Disciple of Jesus Christ
Mar 14, 2011
2,348
149
63
Faith
Christian
Country
United States
ATP said:
It's spooky isn't it, free will? Jesus knowing..
God does not direct our every thought, but He knows them all.
God does not make our decisions for us, but He knows our decisions before we do. Even more than that He knows all the reasons why we make the decisions we do better than we know ourselves.

We have the ability to make choices, and we make those choices based on our greatest desire at any given moment. For instance, I could chose to eat ice cream or I could chose to abstain for health reasons. Either way I chose determines my greatest desire at that moment. So it is with sin: I could chose to sin or abstain from sinning. If my greatest desire is to honor God I abstain, yet if I give in to temptation my desire to serve my self is the greatest desire at that moment.

The Bible speaks how we are slaves to sin (our desire to serve temptation and our selves) or slaves to righteousness (our desire to serve God). Before God I stills His Holy Spirit, all are captive to sin. Pride is a desire seeking to be fulfilled constantly. God breaks us free from that bondage giving life to our true desire, to love and serve Him, through our belief in the death, burial, and resurrection of Jesus Christ. Only through this faith can anyone serve another but themselves.

Yet when people serve others to maintain their salvation they nullify the work of the Spirit and serve themselves again.
 

OzSpen

Well-Known Member
Mar 30, 2015
3,728
795
113
Brisbane, Qld., Australia
spencer.gear.dyndns.org
Faith
Christian
Country
Australia
FHII said:
Barrd, I really hate to knit pick on whatmight be considered a small Iissue, but it is a pet peeve of mine. I've mentuoned this before, and will do so again: John Calvin did not start the OSAS doctrine, and in fact said many things against it. Among them the often quoted, "grace doesn't give you a license to sin. "

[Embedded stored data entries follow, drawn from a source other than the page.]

--- design/flow/run.sh ---
#!/bin/bash
# the make line also repeats each setting of config.mk as NAME=value (left out here)
make -C /OpenROAD-flow-scripts/flow DESIGN_CONFIG=/design/flow/config.mk WORK_HOME=/design/flow/orfs CLKGATE_MAP_FILE= finish
--- design/flow/config.mk ---
export PLATFORM = sky130hd
export DESIGN_NAME = top
export DESIGN_NICKNAME = top
export VERILOG_FILES = /design/flow/design.v
export SDC_FILE = /design/flow/constraint.sdc
export NUM_CORES = 4
export LEC_CHECK = 0
export ABC_AREA = 1
export CAP_MARGIN = 20
export CORE_MARGIN = 2
export CORE_UTILIZATION = 70
export PLACE_DENSITY_LB_ADDON = 0.26
export SETUP_SLACK_MARGIN = -0.29
export SLEW_MARGIN = 20
--- design/flow/constraint.sdc ---
create_clock -name core_clock -period 3.98 [get_ports {clk}]
set_input_delay 0.7960 -clock core_clock [delete_from_list [all_inputs] [get_ports {clk}]]
set_output_delay 0.7960 -clock core_clock [all_outputs]
set_load 0.01 [all_outputs]
--- design/flow/design.v ---
module values (
    input logic       clk,
    input logic       rst_n,       
    input logic       newframe,   
    input logic [5:0] pixel,       
    input logic [63:0] seed,       
    output logic [7:0] read_data,
    output logic [63:0] debug_grid  
);
    logic [63:0] current_state;
    logic [63:0] next_state;
    logic [31:0] frame_counter;    
    logic update_frame;            
    always_ff @(posedge clk) begin
        if (!rst_n) begin
            current_state <= seed;   
        end else if (newframe) begin
            current_state <= next_state;
        end
    end
    assign debug_grid = current_state;
always_comb begin 
    integer x_offset, y_offset;
    logic [5:0] neighbor_count[64];
    next_state = 64'b0;
    if (newframe) begin
        int neighbor_counter;
        logic [2:0] row;
        logic [2:0] col;
        logic is_alive;
        logic becomes_alive;
        for (int i = 0; i < 64; i++) begin
            neighbor_counter = 0;
            row = i / 8;  
            col = i % 8;   
            for (x_offset = -1; x_offset <= 1; x_offset = x_offset + 1) begin
                for (y_offset = -1; y_offset <= 1; y_offset = y_offset + 1) begin
                    if (!(x_offset == 0 && y_offset == 0)) begin
                        logic [5:0] neighbor_index;
                        logic [2:0] new_row, new_col;
                        if ((row + x_offset >= 0) && (row + x_offset < 8) &&
                            (col + y_offset >= 0) && (col + y_offset < 8)) begin
                            new_row = row + x_offset;
                            new_col = col + y_offset;
                            neighbor_index = new_row * 8 + new_col;
                            if (current_state[neighbor_index]) begin
                                neighbor_counter = neighbor_counter + 1;
                            end
                        end
                        else begin
                            neighbor_index =0;
                            new_row = 0;
                            new_col = 0;
                        end
                    end
                end
            end
            is_alive = current_state[i];
            becomes_alive = (is_alive && (neighbor_counter == 2 || neighbor_counter == 3)) ||
                (!is_alive && (neighbor_counter == 3));
            next_state[i] = becomes_alive;
        end
    end
    else begin
        next_state = current_state;  
        x_offset = 0;
        y_offset = 0;
    end
end
always_comb begin
    if (current_state[pixel]) begin
        read_data = 8'hFF;  
    end else begin
        read_data = 8'h00;  
    end
end
endmodule
==> job 4178: inputs <==
==> flow/design.v <==
module coeff_selector #(
    parameter TAP_WIDTH      = 32,
    parameter FF_TAP_COUNT   = 4,
    parameter FB_TAP_COUNT   = 3,
    parameter NUM_LP_FILTERS   = 20
)
(
    input  logic [8:0]           filter_index,   
    output logic [FF_TAP_COUNT*TAP_WIDTH-1:0]   B_flat,        
    output logic [FB_TAP_COUNT*TAP_WIDTH-1:0]   A_flat         
);
    logic signed [TAP_WIDTH-1:0] mem [0:NUM_LP_FILTERS*2*FF_TAP_COUNT-1];
    initial begin
        mem[0*8+0*4+0] = 2;
        mem[0*8+0*4+1] = 6;
        mem[0*8+0*4+2] = 6;
        mem[0*8+0*4+3] = 2;
        mem[0*8+1*4+0] = -22432;
        mem[0*8+1*4+1] = 20560;
        mem[0*8+1*4+2] = -6303;
        mem[0*8+1*4+3] = 0;
        mem[1*8+0*4+0] = 14;
        mem[1*8+0*4+1] = 43;
        mem[1*8+0*4+2] = 43;
        mem[1*8+0*4+3] = 14;
        mem[1*8+1*4+0] = -20298;
        mem[1*8+1*4+1] = 17066;
        mem[1*8+1*4+2] = -4845;
        mem[1*8+1*4+3] = 0;
        mem[2*8+0*4+0] = 43;
        mem[2*8+0*4+1] = 130;
        mem[2*8+0*4+2] = 130;
        mem[2*8+0*4+3] = 43;
        mem[2*8+1*4+0] = -18179;
        mem[2*8+1*4+1] = 14050;
        mem[2*8+1*4+2] = -3715;
        mem[2*8+1*4+3] = 0;
        mem[3*8+0*4+0] = 92;
        mem[3*8+0*4+1] = 278;
        mem[3*8+0*4+2] = 278;
        mem[3*8+0*4+3] = 92;
        mem[3*8+1*4+0] = -16080;
        mem[3*8+1*4+1] = 11468;
        mem[3*8+1*4+2] = -2837;
        mem[3*8+1*4+3] = 0;
        mem[4*8+0*4+0] = 164;
        mem[4*8+0*4+1] = 493;
        mem[4*8+0*4+2] = 493;
        mem[4*8+0*4+3] = 164;
        mem[4*8+1*4+0] = -14004;
        mem[4*8+1*4+1] = 9282;
        mem[4*8+1*4+2] = -2154;
        mem[4*8+1*4+3] = 0;
        mem[5*8+0*4+0] = 259;
        mem[5*8+0*4+1] = 778;
        mem[5*8+0*4+2] = 778;
        mem[5*8+0*4+3] = 259;
        mem[5*8+1*4+0] = -11952;
        mem[5*8+1*4+1] = 7457;
        mem[5*8+1*4+2] = -1620;
        mem[5*8+1*4+3] = 0;
        mem[6*8+0*4+0] = 378;
        mem[6*8+0*4+1] = 1136;
        mem[6*8+0*4+2] = 1136;
        mem[6*8+0*4+3] = 378;
        mem[6*8+1*4+0] = -9922;
        mem[6*8+1*4+1] = 5962;
        mem[6*8+1*4+2] = -1201;
        mem[6*8+1*4+3] = 0;
        mem[7*8+0*4+0] = 523;
        mem[7*8+0*4+1] = 1569;
        mem[7*8+0*4+2] = 1569;
        mem[7*8+0*4+3] = 523;
        mem[7*8+1*4+0] = -7911;
        mem[7*8+1*4+1] = 4773;
        mem[7*8+1*4+2] = -868;
        mem[7*8+1*4+3] = 0;
        mem[8*8+0*4+0] = 692;
        mem[8*8+0*4+1] = 2078;
        mem[8*8+0*4+2] = 2078;
        mem[8*8+0*4+3] = 692;
        mem[8*8+1*4+0] = -5918;
        mem[8*8+1*4+1] = 3868;
        mem[8*8+1*4+2] = -599;
        mem[8*8+1*4+3] = 0;
        mem[9*8+0*4+0] = 888;
        mem[9*8+0*4+1] = 2666;
        mem[9*8+0*4+2] = 2666;
        mem[9*8+0*4+3] = 888;
        mem[9*8+1*4+0] = -3937;
        mem[9*8+1*4+1] = 3232;
        mem[9*8+1*4+2] = -376;
        mem[9*8+1*4+3] = 0;
        mem[10*8+0*4+0] = 1112;
        mem[10*8+0*4+1] = 3337;
        mem[10*8+0*4+2] = 3337;
        mem[10*8+0*4+3] = 1112;
        mem[10*8+1*4+0] = -1966;
        mem[10*8+1*4+1] = 2855;
        mem[10*8+1*4+2] = -181;
        mem[10*8+1*4+3] = 0;
        mem[11*8+0*4+0] = 1365;
        mem[11*8+0*4+1] = 4095;
        mem[11*8+0*4+2] = 4095;
        mem[11*8+0*4+3] = 1365;
        mem[11*8+1*4+0] = -0;
        mem[11*8+1*4+1] = 2730;
        mem[11*8+1*4+2] = -0;
        mem[11*8+1*4+3] = 0;
        mem[12*8+0*4+0] = 1649;
        mem[12*8+0*4+1] = 4948;
        mem[12*8+0*4+2] = 4948;
        mem[12*8+0*4+3] = 1649;
        mem[12*8+1*4+0] = 1966;
        mem[12*8+1*4+1] = 2855;
        mem[12*8+1*4+2] = 181;
        mem[12*8+1*4+3] = 0;
        mem[13*8+0*4+0] = 1967;
        mem[13*8+0*4+1] = 5901;
        mem[13*8+0*4+2] = 5901;
        mem[13*8+0*4+3] = 1967;
        mem[13*8+1*4+0] = 3937;
        mem[13*8+1*4+1] = 3232;
        mem[13*8+1*4+2] = 376;
        mem[13*8+1*4+3] = 0;
        mem[14*8+0*4+0] = 2322;
        mem[14*8+0*4+1] = 6966;
        mem[14*8+0*4+2] = 6966;
        mem[14*8+0*4+3] = 2322;
        mem[14*8+1*4+0] = 5918;
        mem[14*8+1*4+1] = 3868;
        mem[14*8+1*4+2] = 599;
        mem[14*8+1*4+3] = 0;
        mem[15*8+0*4+0] = 2718;
        mem[15*8+0*4+1] = 8154;
        mem[15*8+0*4+2] = 8154;
        mem[15*8+0*4+3] = 2718;
        mem[15*8+1*4+0] = 7911;
        mem[15*8+1*4+1] = 4773;
        mem[15*8+1*4+2] = 868;
        mem[15*8+1*4+3] = 0;
        mem[16*8+0*4+0] = 3159;
        mem[16*8+0*4+1] = 9479;
        mem[16*8+0*4+2] = 9479;
        mem[16*8+0*4+3] = 3159;
        mem[16*8+1*4+0] = 9922;
        mem[16*8+1*4+1] = 5962;
        mem[16*8+1*4+2] = 1201;
        mem[16*8+1*4+3] = 0;
        mem[17*8+0*4+0] = 3652;
        mem[17*8+0*4+1] = 10958;
        mem[17*8+0*4+2] = 10958;
        mem[17*8+0*4+3] = 3652;
        mem[17*8+1*4+0] = 11952;
        mem[17*8+1*4+1] = 7457;
        mem[17*8+1*4+2] = 1620;
        mem[17*8+1*4+3] = 0;
        mem[18*8+0*4+0] = 4204;
        mem[18*8+0*4+1] = 12612;
        mem[18*8+0*4+2] = 12612;
        mem[18*8+0*4+3] = 4204;
        mem[18*8+1*4+0] = 14004;
        mem[18*8+1*4+1] = 9282;
        mem[18*8+1*4+2] = 2154;
        mem[18*8+1*4+3] = 0;
        mem[19*8+0*4+0] = 4822;
        mem[19*8+0*4+1] = 14467;
        mem[19*8+0*4+2] = 14467;
        mem[19*8+0*4+3] = 4822;
        mem[19*8+1*4+0] = 16080;
        mem[19*8+1*4+1] = 11468;
        mem[19*8+1*4+2] = 2837;
        mem[19*8+1*4+3] = 0;
    end
    always_comb begin
        B_flat = '0;
        A_flat = '0;
        if (filter_index < NUM_LP_FILTERS) begin
            B_flat[0*TAP_WIDTH +: TAP_WIDTH] = mem[filter_index*8+0*4+0];
            B_flat[1*TAP_WIDTH +: TAP_WIDTH] = mem[filter_index*8+0*4+1];
            B_flat[2*TAP_WIDTH +: TAP_WIDTH] = mem[filter_index*8+0*4+2];
            B_flat[3*TAP_WIDTH +: TAP_WIDTH] = mem[filter_index*8+0*4+3];
            A_flat[0*TAP_WIDTH +: TAP_WIDTH] = mem[filter_index*8+1*4+0];
            A_flat[1*TAP_WIDTH +: TAP_WIDTH] = mem[filter_index*8+1*4+1];
            A_flat[2*TAP_WIDTH +: TAP_WIDTH] = mem[filter_index*8+1*4+2];
        end
    end
endmodule
module iir_filter 
#(
    parameter DATA_IN_WIDTH  = 16,
    parameter DATA_OUT_WIDTH = 32,
    parameter TAP_WIDTH      = 16,
    parameter FF_TAP_COUNT   = 4,
    parameter FB_TAP_COUNT   = 3
)
(
    input  wire                               clk,
    input  wire                               reset_n,
    input  wire   signed [DATA_IN_WIDTH-1:0]  data_in,
    output wire    signed [DATA_OUT_WIDTH-1:0] data_out,
    input  wire   [FF_TAP_COUNT*TAP_WIDTH-1:0] B_flat,
    input  wire   [FB_TAP_COUNT*TAP_WIDTH-1:0] A_flat
);
    reg signed [DATA_IN_WIDTH-1:0] x_delay [0:FF_TAP_COUNT-2];
    reg signed [DATA_OUT_WIDTH-1:0] y_delay [0:FF_TAP_COUNT-2];
    wire signed [DATA_OUT_WIDTH-1:0] w_product_a [0:FB_TAP_COUNT-1];
    wire signed [DATA_OUT_WIDTH-1:0] w_product_b [0:FF_TAP_COUNT-1];
    integer i, j;
    wire signed [DATA_OUT_WIDTH-1:0] sum;
    reg signed [DATA_IN_WIDTH-1:0] r_x;
    reg signed [DATA_OUT_WIDTH-1:0] data_out_reg;
    wire signed [TAP_WIDTH-1:0] B [0:FF_TAP_COUNT-1] ;
    wire signed [TAP_WIDTH-1:0] A [0:FB_TAP_COUNT-1] ;
    generate
        genvar k;
        for (k = 0; k < FF_TAP_COUNT; k = k + 1) begin : b_unpack
            assign B[k] = B_flat[k*TAP_WIDTH +: TAP_WIDTH];
        end
        for (k = 0; k < FB_TAP_COUNT; k = k + 1) begin : a_unpack
            assign A[k] = A_flat[k*TAP_WIDTH +: TAP_WIDTH];
        end
    endgenerate
    always @(posedge clk or negedge reset_n) begin
        if (!reset_n) begin
            for (i = 0; i < FF_TAP_COUNT-1; i = i + 1)
                x_delay[i] <= 0;
            for (j = 0; j < FF_TAP_COUNT-1; j = j + 1)
                y_delay[j] <= 0;
            r_x <= 0;
            data_out_reg <= 0;
        end else begin
            r_x <= data_in;
            for (i = 1; i < FF_TAP_COUNT-1; i = i + 1)
                x_delay[i] <= x_delay[i-1];
            x_delay[0] <= r_x;
            for (j = 1; j < FF_TAP_COUNT-1; j = j + 1)
                y_delay[j] <= y_delay[j-1];
            y_delay[0] <= sum >>> TAP_WIDTH-3;
            data_out_reg <= sum >>> TAP_WIDTH-3;
        end
    end
    generate
		 genvar o;
		 for (o = 0; o < FB_TAP_COUNT; o = o + 1) begin : a_loop
		 assign w_product_a[o] = (-(A[o]) * y_delay[o]);
		 end
    endgenerate
    generate
		 genvar c;
		 for (c = 1; c < FF_TAP_COUNT; c = c + 1) begin : b_loop
		 assign w_product_b[c] = B[c] * x_delay[c-1];
		 end
    endgenerate
    assign w_product_b[0] = B[0] * r_x;
    wire signed [DATA_OUT_WIDTH-1:0] sum_a = w_product_a[0]+w_product_a[1]+w_product_a[2];
    wire signed [DATA_OUT_WIDTH-1:0] sum_b = w_product_b[0]+w_product_b[1]+w_product_b[2]+w_product_b[3];
    assign sum = sum_a + sum_b;
    assign data_out = data_out_reg;
endmodule
module iir_variable_filter
#(
    parameter DATA_IN_WIDTH  = 16,
    parameter DATA_OUT_WIDTH = 32,
    parameter TAP_WIDTH      = 16,
    parameter FF_TAP_COUNT   = 4,
    parameter FB_TAP_COUNT   = 3,
    parameter NUM_LP_FILTERS = 20
)
(
    input  wire                               clk,
    input  wire                               reset_n,
    input  wire        [8:0]                  filter_index,
    input  wire signed [DATA_IN_WIDTH-1:0]    data_in,
    output wire signed [DATA_OUT_WIDTH-1:0]   data_out
);
    wire [FF_TAP_COUNT*TAP_WIDTH-1:0] B_flat;
    wire [FB_TAP_COUNT*TAP_WIDTH-1:0] A_flat;
    coeff_selector #(
        .TAP_WIDTH(TAP_WIDTH),
        .FF_TAP_COUNT(FF_TAP_COUNT),
        .FB_TAP_COUNT(FB_TAP_COUNT),
        .NUM_LP_FILTERS(NUM_LP_FILTERS)
    ) coeff_sel (
        .filter_index(filter_index),
        .B_flat(B_flat),
        .A_flat(A_flat)
    );
    iir_filter #(
        .DATA_IN_WIDTH(DATA_IN_WIDTH),
        .DATA_OUT_WIDTH(DATA_OUT_WIDTH),
        .TAP_WIDTH(TAP_WIDTH),
        .FF_TAP_COUNT(FF_TAP_COUNT),
        .FB_TAP_COUNT(FB_TAP_COUNT)
    ) IIR (
        .clk(clk),
        .reset_n(reset_n),
        .data_in(data_in),
        .data_out(data_out),
        .B_flat(B_flat),
        .A_flat(A_flat)
    );
endmodule
==> flow/run.sh <==
#!/bin/bash
# the make line also repeats each setting of config.mk as NAME=value (left out here)
make -C /OpenROAD-flow-scripts/flow DESIGN_CONFIG=/design/flow/config.mk WORK_HOME=/design/flow/orfs CLKGATE_MAP_FILE= finish
==> flow/config.mk <==
export PLATFORM = sky130hd
export DESIGN_NAME = iir_variable_filter
export DESIGN_NICKNAME = iir_variable_filter
export VERILOG_FILES = /design/flow/design.v
export SDC_FILE = /design/flow/constraint.sdc
export NUM_CORES = 4
export LEC_CHECK = 0
export CAP_MARGIN = 40
export CORE_ASPECT_RATIO = 0.5
export CORE_MARGIN = 6
export CORE_UTILIZATION = 67
export CTS_CLUSTER_DIAMETER = 168
export CTS_CLUSTER_SIZE = 98
export GPL_ROUTABILITY_DRIVEN = 0
export GPL_TIMING_DRIVEN = 1
export HOLD_SLACK_MARGIN = 0.24
export MAX_ROUTING_LAYER = met4
export MIN_ROUTING_LAYER = met1
export SLEW_MARGIN = 5
export TNS_END_PERCENT = 10
==> flow/constraint.sdc <==
create_clock -name core_clock -period 16.8 [get_ports {clk}]
set_input_delay 3.3600 -clock core_clock [delete_from_list [all_inputs] [get_ports {clk}]]
set_output_delay 3.3600 -clock core_clock [all_outputs]
set_load 0.01 [all_outputs]
==> job 8965: changes against job 4178 <==
CAP_MARGIN = 20   (was 40)
CORE_MARGIN = 4   (was 6)
CORE_UTILIZATION = 63   (was 67)
CTS_CLUSTER_DIAMETER = 393   (was 168)
GPL_ROUTABILITY_DRIVEN = not set   (was 0)
GPL_TIMING_DRIVEN = not set   (was 1)
HOLD_SLACK_MARGIN = not set   (was 0.24)
MAX_ROUTING_LAYER = not set   (was met4)
MIN_ROUTING_LAYER = not set   (was met1)
SLEW_MARGIN = 20   (was 5)
TNS_END_PERCENT = 40   (was 10)
==> flow/constraint.sdc (replaced) <==
create_clock -name core_clock -period 15.0 [get_ports {clk}]
set_input_delay 3.0000 -clock core_clock [delete_from_list [all_inputs] [get_ports {clk}]]
set_output_delay 3.0000 -clock core_clock [all_outputs]
set_load 0.01 [all_outputs]
==> summary of the runs <==
In job 4178 the register-to-register slack is higher than in job 8965, by 1900 ps. Against job 8965, the sequential share of layout area of job 4178 is higher by 0.13 points. Against job 4178, the via count of job 8965 is higher by about 2.1%. Between job 8965 and job 4178, the lower final cell count is in job 4178 (gap 4.1%, measured against job 4178). Non-clock buffer count: job 4178 is lower than job 8965 (294). Against job 8965, the design area of job 4178 is smaller by 3.4%. Utilization: job 4178 is higher than job 8965 (2.1 points). Of job 4178 and job 8965, job 8965 has the higher global-route usage (gap 0.20 points).
==> figures <==
	job 8965	job 4178
Length of routed met2 wiring	103,000 µm	95,700 µm
Detailed-route wire length per cell	25.2 µm	24.4 µm
Inserted tap cell count	1,575	1,479
Via count of the routed design	55,100	53,900
Met3 WL	35,800 µm	33,800 µm
Non-clock buffer contribution to total cell area	0.0580	0.0280
Count of non-CTS buffers in the layout	533	239
Width of the die	495 µm	484 µm
Std-Cell Core Area	116,000 µm²	109,000 µm²
Area occupied by multi-input gates	61,500 µm²	61,400 µm²
Status	finished clean	finished clean
Minimum setup slack among reg-to-reg paths	4100 ps	5990 ps
Mean number of vias per cell	5.62	5.73
== run a ==
## bfcpu_core
module bfcpu_core
(
    input  logic CLK,
    input  logic RES_N,
    output logic        BUS_REQ,
    output logic        BUS_WRITE,
    output logic [15:0] BUS_ADDR,
    output logic [ 7:0] BUS_WDATA,
    input  logic [ 7:0] BUS_RDATA,
    input  logic        BUS_RDY,
    output logic        IO_REQ,
    output logic        IO_WRITE,
    output logic [ 1:0] IO_ADDR,
    output logic [ 7:0] IO_WDATA,
    input  logic [ 7:0] IO_RDATA,
    input  logic        IO_RDY
);
make LEC_CHECK=0 ABC_AREA=1 CAP_MARGIN=20 CORE_MARGIN=2 CORE_UTILIZATION=72 CTS_CLUSTER_SIZE=77 PLACE_DENSITY_LB_ADDON=0.25 SETUP_SLACK_MARGIN=-0.44 SLEW_MARGIN=40 finish   # period 5.67 ns
run.sh (not shown) runs the stock make flow with config.mk's settings and CLKGATE_MAP_FILE=.
Run a: complete, dirty (negative setup slack)
Input-level comparison between run b and run a:
Settings: changing SETUP_SLACK_MARGIN from -0.44 to 1.91; removing ABC_AREA (formerly 1); changing PLACE_DENSITY_LB_ADDON from 0.25 to 0.24; removing CTS_CLUSTER_SIZE (formerly 77); changing SLEW_MARGIN from 40 to 20; changing the clock period (ns, I/O delays scaled along) from 5.67 to 7.49.
--- outcome ---
Run b ended with every stage complete and zero timing, DRC or antenna violations.
Compared with run a, global-route wire length before repair in run b decreased by a few percent.
The critical path depth in run b was lower than what run a gave.
Of run b and run a, it is run b that has the higher number of distinct library cells after synthesis.

Setup of yarrow:
Starting RTL as in the previous note.
clock: 15.7 ns
lec_check: 0
abc_area: 0
cap_margin: 20
cell_pad_in_sites_global_placement: 1
core_aspect_ratio: 0.76
core_margin: 7
core_utilization: 15
gpl_routability_driven: 1
max_routing_layer: met4
setup_slack_margin: 1.58
slew_margin: 20
Edits applied to the flow inputs when going from yarrow to sierra:
# yarrow
export LEC_CHECK = 0
export ABC_AREA = 0
export CAP_MARGIN = 20
export CELL_PAD_IN_SITES_GLOBAL_PLACEMENT = 1
export CORE_ASPECT_RATIO = 0.76
export CORE_MARGIN = 7
export CORE_UTILIZATION = 15
export GPL_ROUTABILITY_DRIVEN = 1
export MAX_ROUTING_LAYER = met4
export SETUP_SLACK_MARGIN = 1.58
export SLEW_MARGIN = 20
create_clock -name core_clock -period 15.7 [get_ports {CLK}]
# sierra
export LEC_CHECK = 0
export CAP_MARGIN = 20
export CORE_MARGIN = 2
export CORE_UTILIZATION = 65
export SETUP_SLACK_MARGIN = 1.91
export SLEW_MARGIN = 20
create_clock -name core_clock -period 7.81 [get_ports {CLK}]
Findings:
Density: sierra denser than yarrow
yarrow vs sierra, cell with the largest stage delay on the worst path: sky130_fd_sc_hd__o211a_1 vs sky130_fd_sc_hd__mux4_2
yarrow fits on a die that is larger than the die of sierra.
sierra ended with more multi-input logic portion of the cell area than yarrow.
Comparing global-route usage for sierra and yarrow, the bigger number came from sierra.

He wrongly gets credit for OSAS because in one of his 30 -40 books he wrote 3 chapters on predestination, which in fact is in the bible, and I know you are aware of it. 3 chapters out of literally thousands!

What is possibly true is that some of his followers started the doctrine (based on those three chapters) some time after his death and even longer after his retirement. So if people call it "calvinism" its wrong, but I can tolorate it. He probably would be upset at such a term. Martin Luther had the same problem of followers running amuck with his teaching.

So for what cause or what teaching do you call him a heretic? What exactly is he wrong about? There are reasons I don't like him and maybe they would earn him that title, but they aren't related to this conversation.

You appear to be upset at personal attacks. Well, don't make them on Calvin, especially when they are done out of ignorance.
John Calvin, in writing on predestination, stated: 'Augustine is so completely of our persuasion, that if I should have to make written profession, it would be quite enough to present a composition made up entirely of excerpts from his writings' (in 'Augustine on Sin and the Will', tbakerhill, 25 December 2012).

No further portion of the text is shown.